*** Opening of Supplied material ***

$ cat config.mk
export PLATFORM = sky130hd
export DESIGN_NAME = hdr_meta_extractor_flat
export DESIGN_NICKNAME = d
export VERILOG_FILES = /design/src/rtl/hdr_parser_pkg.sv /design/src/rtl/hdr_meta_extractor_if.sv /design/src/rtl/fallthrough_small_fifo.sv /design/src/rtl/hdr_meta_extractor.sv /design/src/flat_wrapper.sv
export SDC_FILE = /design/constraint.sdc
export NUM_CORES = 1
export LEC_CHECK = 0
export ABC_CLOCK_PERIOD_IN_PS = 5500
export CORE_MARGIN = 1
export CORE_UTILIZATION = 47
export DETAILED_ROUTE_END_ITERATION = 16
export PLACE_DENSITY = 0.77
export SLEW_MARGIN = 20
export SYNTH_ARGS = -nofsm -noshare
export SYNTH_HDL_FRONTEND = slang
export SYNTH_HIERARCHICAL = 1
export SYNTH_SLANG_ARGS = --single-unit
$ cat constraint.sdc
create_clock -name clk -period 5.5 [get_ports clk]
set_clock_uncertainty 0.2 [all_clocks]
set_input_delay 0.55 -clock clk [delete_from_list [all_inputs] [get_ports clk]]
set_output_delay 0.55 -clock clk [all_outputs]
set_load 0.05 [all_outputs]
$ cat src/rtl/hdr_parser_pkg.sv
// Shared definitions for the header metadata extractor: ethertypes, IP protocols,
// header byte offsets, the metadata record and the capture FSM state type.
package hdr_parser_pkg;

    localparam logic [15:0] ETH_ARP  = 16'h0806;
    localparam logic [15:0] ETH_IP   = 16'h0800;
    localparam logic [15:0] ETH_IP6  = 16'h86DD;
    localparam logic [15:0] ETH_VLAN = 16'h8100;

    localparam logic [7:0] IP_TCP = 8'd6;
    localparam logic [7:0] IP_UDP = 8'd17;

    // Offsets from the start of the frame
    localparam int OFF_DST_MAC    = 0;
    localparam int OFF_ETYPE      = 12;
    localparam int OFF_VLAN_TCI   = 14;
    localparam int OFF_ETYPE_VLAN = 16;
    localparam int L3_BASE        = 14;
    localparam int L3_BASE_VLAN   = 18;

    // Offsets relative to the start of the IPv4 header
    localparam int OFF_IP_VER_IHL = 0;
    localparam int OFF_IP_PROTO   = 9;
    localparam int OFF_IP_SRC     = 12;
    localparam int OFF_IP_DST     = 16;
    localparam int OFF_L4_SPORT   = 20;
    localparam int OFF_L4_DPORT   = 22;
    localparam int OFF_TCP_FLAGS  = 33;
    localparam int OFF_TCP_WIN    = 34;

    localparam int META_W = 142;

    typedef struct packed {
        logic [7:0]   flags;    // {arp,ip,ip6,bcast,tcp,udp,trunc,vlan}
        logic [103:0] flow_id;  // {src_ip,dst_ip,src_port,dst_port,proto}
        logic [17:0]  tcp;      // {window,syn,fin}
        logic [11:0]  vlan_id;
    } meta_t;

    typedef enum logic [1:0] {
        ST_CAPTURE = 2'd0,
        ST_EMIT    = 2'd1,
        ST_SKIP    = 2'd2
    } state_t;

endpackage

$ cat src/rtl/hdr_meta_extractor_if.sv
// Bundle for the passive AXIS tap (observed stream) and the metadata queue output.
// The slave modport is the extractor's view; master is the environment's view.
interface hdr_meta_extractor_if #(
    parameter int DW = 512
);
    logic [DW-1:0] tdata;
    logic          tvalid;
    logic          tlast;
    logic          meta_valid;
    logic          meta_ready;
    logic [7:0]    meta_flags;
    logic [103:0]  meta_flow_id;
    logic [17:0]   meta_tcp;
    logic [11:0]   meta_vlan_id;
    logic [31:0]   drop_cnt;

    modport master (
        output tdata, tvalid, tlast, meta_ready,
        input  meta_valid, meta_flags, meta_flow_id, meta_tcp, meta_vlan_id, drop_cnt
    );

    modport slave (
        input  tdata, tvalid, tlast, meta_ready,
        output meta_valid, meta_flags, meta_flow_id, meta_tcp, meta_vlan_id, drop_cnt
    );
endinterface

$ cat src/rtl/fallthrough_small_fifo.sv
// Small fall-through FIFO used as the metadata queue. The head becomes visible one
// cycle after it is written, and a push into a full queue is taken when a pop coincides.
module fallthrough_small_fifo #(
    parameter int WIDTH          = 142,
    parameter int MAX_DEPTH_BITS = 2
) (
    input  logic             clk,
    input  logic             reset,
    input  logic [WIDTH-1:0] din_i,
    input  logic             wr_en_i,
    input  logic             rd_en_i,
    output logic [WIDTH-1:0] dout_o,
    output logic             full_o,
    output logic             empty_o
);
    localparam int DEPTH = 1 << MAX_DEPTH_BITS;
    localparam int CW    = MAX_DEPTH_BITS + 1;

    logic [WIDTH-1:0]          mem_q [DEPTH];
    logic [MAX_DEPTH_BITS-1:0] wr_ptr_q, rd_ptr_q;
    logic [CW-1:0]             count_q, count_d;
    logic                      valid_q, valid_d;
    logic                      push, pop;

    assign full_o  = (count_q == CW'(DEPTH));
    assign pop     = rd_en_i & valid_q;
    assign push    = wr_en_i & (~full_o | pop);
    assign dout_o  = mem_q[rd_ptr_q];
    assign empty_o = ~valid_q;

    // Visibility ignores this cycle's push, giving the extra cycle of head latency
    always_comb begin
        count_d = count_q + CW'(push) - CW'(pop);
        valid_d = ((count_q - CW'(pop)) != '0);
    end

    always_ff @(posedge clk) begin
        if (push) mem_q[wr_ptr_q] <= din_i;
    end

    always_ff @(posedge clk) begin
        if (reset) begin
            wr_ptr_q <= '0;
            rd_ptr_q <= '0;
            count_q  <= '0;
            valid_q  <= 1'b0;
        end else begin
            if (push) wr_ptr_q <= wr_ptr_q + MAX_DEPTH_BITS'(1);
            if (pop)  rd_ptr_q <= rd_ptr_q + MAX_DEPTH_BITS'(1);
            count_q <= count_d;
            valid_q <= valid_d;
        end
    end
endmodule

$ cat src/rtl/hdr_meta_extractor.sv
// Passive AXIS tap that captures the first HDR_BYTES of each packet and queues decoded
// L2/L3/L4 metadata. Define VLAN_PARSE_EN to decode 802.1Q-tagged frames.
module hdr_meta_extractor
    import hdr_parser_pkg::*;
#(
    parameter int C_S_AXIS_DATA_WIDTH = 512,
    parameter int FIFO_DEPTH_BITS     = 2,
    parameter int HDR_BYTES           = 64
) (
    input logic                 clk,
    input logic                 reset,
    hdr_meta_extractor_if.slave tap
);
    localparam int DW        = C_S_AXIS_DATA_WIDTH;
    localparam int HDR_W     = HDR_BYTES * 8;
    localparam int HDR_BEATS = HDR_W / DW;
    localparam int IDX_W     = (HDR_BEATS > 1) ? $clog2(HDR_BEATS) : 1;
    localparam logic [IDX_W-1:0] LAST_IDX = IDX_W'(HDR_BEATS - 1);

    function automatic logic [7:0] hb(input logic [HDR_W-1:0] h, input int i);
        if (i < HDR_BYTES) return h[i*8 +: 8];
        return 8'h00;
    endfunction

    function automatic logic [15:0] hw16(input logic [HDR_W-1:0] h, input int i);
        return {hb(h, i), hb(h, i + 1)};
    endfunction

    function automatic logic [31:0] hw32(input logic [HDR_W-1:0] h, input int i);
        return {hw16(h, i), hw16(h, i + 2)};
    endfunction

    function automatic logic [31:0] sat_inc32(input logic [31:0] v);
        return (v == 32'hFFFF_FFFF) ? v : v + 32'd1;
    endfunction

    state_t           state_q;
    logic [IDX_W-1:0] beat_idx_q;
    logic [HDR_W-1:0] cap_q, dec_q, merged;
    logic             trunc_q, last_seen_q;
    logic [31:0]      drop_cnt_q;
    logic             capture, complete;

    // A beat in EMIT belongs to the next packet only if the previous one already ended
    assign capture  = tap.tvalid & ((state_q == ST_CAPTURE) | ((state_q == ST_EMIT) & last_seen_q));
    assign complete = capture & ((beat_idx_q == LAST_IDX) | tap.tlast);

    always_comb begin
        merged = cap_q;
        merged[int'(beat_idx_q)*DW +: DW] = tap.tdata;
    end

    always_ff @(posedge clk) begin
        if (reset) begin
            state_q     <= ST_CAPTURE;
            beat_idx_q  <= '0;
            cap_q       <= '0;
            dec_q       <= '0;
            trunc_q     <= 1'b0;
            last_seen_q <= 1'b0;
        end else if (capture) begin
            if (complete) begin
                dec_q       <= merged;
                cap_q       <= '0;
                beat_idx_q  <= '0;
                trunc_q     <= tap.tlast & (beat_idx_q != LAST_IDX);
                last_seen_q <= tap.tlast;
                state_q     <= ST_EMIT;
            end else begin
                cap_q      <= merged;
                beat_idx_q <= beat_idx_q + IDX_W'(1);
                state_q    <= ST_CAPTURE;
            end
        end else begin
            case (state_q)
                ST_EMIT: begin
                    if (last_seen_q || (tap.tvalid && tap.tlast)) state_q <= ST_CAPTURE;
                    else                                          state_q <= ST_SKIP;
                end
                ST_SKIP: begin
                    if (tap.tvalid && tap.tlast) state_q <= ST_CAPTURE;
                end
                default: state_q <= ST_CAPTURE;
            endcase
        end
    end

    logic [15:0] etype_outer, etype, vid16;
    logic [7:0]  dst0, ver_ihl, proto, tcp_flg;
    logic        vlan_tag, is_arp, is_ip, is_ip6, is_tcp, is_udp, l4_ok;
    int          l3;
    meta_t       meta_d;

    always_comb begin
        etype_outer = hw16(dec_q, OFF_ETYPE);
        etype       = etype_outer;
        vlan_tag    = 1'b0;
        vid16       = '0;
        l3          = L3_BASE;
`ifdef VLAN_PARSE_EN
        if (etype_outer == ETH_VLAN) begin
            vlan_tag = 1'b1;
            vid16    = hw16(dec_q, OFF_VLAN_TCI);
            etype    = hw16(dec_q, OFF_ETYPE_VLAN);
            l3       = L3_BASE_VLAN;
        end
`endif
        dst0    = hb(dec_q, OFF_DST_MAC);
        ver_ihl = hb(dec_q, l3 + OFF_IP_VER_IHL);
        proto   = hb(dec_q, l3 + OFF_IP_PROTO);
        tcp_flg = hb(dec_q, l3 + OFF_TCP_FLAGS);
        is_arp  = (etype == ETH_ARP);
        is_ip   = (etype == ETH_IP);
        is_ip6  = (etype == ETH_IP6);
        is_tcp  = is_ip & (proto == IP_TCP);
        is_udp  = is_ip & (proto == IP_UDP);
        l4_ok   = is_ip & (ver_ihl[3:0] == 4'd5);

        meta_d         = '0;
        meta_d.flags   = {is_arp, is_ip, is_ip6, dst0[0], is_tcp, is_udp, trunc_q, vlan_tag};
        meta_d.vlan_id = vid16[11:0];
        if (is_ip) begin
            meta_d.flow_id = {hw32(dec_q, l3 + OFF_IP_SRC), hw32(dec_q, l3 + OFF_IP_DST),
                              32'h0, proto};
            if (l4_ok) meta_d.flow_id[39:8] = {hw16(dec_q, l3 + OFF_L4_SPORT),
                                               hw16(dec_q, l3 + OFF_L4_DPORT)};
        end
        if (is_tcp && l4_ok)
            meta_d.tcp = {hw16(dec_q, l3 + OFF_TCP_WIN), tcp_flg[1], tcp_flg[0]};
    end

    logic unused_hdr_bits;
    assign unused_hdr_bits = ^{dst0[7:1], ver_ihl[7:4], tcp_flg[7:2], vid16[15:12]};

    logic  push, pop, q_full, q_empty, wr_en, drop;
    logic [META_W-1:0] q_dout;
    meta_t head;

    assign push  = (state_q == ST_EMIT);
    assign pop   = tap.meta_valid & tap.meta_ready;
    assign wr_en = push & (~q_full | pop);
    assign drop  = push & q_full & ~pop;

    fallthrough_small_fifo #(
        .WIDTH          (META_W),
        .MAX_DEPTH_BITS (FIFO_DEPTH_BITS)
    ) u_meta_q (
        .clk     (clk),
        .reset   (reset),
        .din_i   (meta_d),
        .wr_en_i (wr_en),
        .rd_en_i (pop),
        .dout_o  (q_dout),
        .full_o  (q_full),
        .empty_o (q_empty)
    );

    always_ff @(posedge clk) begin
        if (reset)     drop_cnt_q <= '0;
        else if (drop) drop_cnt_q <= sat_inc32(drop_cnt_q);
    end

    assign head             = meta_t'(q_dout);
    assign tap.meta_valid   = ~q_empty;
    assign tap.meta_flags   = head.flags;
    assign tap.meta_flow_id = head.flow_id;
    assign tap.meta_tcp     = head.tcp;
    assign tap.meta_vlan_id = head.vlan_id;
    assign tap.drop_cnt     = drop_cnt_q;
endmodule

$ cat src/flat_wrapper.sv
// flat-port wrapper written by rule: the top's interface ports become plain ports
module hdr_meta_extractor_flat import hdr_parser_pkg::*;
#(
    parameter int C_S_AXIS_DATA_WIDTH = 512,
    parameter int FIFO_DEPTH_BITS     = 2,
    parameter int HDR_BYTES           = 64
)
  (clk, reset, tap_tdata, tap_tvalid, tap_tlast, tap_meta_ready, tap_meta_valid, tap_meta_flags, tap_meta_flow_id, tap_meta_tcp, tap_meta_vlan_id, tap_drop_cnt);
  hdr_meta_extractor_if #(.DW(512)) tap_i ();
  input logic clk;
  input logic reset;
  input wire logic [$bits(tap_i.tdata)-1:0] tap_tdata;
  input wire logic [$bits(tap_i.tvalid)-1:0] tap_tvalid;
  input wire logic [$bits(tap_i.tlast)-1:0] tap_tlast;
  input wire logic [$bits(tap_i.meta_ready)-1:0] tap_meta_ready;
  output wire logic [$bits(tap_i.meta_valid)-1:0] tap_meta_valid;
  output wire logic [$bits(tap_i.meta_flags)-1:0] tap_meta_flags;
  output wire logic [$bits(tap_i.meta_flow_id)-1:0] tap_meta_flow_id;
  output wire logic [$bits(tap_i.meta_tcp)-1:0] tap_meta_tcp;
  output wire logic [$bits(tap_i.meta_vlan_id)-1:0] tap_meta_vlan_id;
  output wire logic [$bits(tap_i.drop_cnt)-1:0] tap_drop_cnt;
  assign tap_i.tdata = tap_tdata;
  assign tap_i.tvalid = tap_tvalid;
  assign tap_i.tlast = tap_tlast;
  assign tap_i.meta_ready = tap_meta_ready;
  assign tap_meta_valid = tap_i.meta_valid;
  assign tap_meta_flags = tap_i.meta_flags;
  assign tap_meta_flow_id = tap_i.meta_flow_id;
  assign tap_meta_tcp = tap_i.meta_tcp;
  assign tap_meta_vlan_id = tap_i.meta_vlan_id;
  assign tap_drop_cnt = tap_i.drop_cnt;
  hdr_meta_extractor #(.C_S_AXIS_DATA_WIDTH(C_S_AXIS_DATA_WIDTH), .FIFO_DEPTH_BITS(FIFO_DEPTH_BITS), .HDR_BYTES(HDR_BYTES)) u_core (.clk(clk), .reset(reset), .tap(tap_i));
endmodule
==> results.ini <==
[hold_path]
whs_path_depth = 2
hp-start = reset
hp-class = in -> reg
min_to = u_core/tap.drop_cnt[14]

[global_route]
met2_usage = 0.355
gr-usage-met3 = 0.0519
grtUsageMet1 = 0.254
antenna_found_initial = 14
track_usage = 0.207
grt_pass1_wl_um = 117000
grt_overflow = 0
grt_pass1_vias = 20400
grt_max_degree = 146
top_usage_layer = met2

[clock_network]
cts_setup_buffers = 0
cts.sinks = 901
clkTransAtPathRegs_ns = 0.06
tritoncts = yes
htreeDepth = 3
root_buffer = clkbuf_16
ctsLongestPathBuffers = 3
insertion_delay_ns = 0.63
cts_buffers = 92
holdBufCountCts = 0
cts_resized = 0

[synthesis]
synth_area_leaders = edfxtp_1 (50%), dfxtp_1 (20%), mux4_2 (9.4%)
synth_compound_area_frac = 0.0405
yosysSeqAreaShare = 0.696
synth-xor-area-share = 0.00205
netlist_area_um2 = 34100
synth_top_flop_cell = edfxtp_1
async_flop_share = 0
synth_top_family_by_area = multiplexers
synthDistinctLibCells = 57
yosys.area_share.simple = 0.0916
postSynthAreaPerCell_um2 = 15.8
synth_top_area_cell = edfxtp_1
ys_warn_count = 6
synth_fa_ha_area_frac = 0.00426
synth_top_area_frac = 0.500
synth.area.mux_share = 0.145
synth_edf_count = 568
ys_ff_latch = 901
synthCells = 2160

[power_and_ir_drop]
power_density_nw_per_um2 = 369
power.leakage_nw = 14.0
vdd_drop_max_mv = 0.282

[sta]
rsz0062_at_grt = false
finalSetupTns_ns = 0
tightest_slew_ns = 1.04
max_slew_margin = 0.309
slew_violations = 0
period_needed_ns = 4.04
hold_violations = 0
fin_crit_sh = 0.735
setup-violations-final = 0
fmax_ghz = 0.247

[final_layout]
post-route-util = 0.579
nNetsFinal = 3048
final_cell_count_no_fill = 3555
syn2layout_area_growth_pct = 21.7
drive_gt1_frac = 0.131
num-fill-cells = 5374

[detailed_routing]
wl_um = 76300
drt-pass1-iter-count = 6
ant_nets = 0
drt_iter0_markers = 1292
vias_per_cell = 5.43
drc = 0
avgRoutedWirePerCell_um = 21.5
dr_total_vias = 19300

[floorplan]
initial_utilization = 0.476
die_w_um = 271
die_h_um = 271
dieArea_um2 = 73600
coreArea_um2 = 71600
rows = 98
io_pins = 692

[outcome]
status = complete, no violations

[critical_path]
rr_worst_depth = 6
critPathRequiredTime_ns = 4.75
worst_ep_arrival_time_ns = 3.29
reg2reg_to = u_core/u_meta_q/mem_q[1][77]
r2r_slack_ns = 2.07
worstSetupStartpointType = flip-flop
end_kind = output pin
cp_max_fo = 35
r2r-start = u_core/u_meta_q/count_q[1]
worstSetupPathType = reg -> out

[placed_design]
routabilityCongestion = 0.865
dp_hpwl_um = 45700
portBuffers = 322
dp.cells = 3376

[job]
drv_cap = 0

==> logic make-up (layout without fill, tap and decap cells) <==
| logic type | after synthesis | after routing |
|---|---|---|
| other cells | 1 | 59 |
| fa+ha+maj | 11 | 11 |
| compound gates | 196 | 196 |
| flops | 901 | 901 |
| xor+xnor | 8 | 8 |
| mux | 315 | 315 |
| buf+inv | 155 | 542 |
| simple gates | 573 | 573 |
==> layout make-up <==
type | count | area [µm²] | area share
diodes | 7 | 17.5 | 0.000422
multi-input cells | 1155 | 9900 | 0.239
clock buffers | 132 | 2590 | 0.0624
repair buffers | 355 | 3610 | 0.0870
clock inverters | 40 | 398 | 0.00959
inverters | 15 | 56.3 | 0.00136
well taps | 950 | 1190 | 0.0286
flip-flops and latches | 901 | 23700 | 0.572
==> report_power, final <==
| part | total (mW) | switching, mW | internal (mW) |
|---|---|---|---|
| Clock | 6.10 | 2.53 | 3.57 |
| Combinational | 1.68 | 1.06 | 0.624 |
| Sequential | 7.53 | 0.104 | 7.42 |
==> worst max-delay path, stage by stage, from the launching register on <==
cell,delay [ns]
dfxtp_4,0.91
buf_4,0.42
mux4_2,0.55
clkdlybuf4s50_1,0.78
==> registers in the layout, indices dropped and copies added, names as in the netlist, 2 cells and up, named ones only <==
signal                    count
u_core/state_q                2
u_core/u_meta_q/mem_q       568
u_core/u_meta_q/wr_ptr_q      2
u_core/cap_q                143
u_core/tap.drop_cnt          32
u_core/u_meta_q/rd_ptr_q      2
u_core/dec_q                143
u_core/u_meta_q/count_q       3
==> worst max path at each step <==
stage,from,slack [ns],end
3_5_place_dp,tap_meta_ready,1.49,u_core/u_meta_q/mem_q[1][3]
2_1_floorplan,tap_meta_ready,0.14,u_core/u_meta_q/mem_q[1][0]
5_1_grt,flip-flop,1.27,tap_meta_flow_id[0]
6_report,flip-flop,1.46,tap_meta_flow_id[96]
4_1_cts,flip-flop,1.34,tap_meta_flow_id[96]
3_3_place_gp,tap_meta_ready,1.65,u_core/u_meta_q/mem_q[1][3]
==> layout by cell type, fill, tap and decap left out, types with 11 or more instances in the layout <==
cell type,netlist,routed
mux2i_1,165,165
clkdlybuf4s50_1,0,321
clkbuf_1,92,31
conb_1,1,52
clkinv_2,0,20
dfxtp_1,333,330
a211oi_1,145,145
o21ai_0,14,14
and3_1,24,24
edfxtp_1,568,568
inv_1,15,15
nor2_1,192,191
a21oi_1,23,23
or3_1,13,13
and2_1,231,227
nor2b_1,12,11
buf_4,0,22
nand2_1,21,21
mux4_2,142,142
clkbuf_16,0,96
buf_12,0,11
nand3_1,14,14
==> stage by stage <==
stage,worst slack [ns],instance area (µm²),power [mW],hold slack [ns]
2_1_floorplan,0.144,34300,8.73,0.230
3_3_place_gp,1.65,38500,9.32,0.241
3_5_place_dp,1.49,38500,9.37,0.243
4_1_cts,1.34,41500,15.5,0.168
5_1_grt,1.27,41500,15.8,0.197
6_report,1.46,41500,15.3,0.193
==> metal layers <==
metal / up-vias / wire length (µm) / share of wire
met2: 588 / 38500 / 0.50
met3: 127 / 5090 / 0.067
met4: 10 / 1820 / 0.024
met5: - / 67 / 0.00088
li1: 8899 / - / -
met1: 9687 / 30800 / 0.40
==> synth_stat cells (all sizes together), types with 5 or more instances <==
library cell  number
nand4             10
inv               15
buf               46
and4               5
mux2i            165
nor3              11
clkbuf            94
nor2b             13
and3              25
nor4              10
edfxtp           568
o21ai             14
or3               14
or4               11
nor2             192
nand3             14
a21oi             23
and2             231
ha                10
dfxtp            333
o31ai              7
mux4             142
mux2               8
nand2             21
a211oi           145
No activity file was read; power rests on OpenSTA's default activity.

*** Close of Supplied material ***
*** Opening of Supplied material ***

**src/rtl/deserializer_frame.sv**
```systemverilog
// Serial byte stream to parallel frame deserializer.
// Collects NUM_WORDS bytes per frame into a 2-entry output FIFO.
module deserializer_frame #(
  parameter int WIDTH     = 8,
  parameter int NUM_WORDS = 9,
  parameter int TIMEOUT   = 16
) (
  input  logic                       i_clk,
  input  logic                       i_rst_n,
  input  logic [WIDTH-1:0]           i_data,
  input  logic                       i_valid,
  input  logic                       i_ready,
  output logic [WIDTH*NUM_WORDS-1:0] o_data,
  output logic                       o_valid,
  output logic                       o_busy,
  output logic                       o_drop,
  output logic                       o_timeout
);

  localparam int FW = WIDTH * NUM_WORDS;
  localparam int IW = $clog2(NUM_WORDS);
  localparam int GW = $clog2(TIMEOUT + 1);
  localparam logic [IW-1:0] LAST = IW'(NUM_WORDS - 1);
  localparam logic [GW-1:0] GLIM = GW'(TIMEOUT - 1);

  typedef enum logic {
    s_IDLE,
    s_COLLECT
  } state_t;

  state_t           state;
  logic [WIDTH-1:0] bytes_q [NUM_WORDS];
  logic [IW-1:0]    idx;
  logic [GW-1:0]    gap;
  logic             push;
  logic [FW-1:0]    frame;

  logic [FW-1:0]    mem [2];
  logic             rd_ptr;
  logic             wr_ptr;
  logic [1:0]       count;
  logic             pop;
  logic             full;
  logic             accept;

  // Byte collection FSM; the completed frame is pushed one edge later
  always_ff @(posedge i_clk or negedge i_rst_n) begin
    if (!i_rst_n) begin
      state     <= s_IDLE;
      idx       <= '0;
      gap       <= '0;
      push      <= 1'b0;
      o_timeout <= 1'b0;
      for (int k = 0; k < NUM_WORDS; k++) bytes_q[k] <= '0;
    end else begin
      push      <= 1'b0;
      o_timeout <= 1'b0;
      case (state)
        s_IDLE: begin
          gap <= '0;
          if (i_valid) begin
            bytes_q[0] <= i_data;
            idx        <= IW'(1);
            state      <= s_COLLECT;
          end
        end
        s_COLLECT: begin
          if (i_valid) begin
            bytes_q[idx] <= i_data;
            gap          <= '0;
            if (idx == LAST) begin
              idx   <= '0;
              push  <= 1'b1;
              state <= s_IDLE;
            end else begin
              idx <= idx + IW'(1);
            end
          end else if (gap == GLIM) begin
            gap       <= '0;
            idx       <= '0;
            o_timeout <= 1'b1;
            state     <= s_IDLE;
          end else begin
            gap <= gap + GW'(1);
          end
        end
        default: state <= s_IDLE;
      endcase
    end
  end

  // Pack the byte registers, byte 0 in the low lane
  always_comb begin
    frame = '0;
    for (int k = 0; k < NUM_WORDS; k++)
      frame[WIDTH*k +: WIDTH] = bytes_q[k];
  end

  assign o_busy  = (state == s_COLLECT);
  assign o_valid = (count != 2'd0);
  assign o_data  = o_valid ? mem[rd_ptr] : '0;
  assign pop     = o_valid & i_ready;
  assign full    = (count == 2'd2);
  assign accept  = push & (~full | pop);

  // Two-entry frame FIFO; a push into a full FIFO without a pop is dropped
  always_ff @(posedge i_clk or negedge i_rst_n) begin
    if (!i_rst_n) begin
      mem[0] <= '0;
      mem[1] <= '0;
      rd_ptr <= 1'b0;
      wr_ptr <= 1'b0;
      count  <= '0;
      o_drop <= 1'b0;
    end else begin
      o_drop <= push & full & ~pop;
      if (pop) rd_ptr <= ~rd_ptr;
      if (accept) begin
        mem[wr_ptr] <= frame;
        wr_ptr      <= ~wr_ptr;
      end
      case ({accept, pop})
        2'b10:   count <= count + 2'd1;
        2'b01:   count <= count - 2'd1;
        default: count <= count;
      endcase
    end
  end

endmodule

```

*** Close of Supplied material ***

About this task:
When a line in the material above includes "import", report that line by copying it.

Result below:
    import hdr_parser_pkg::*;
module hdr_meta_extractor_flat import hdr_parser_pkg::*;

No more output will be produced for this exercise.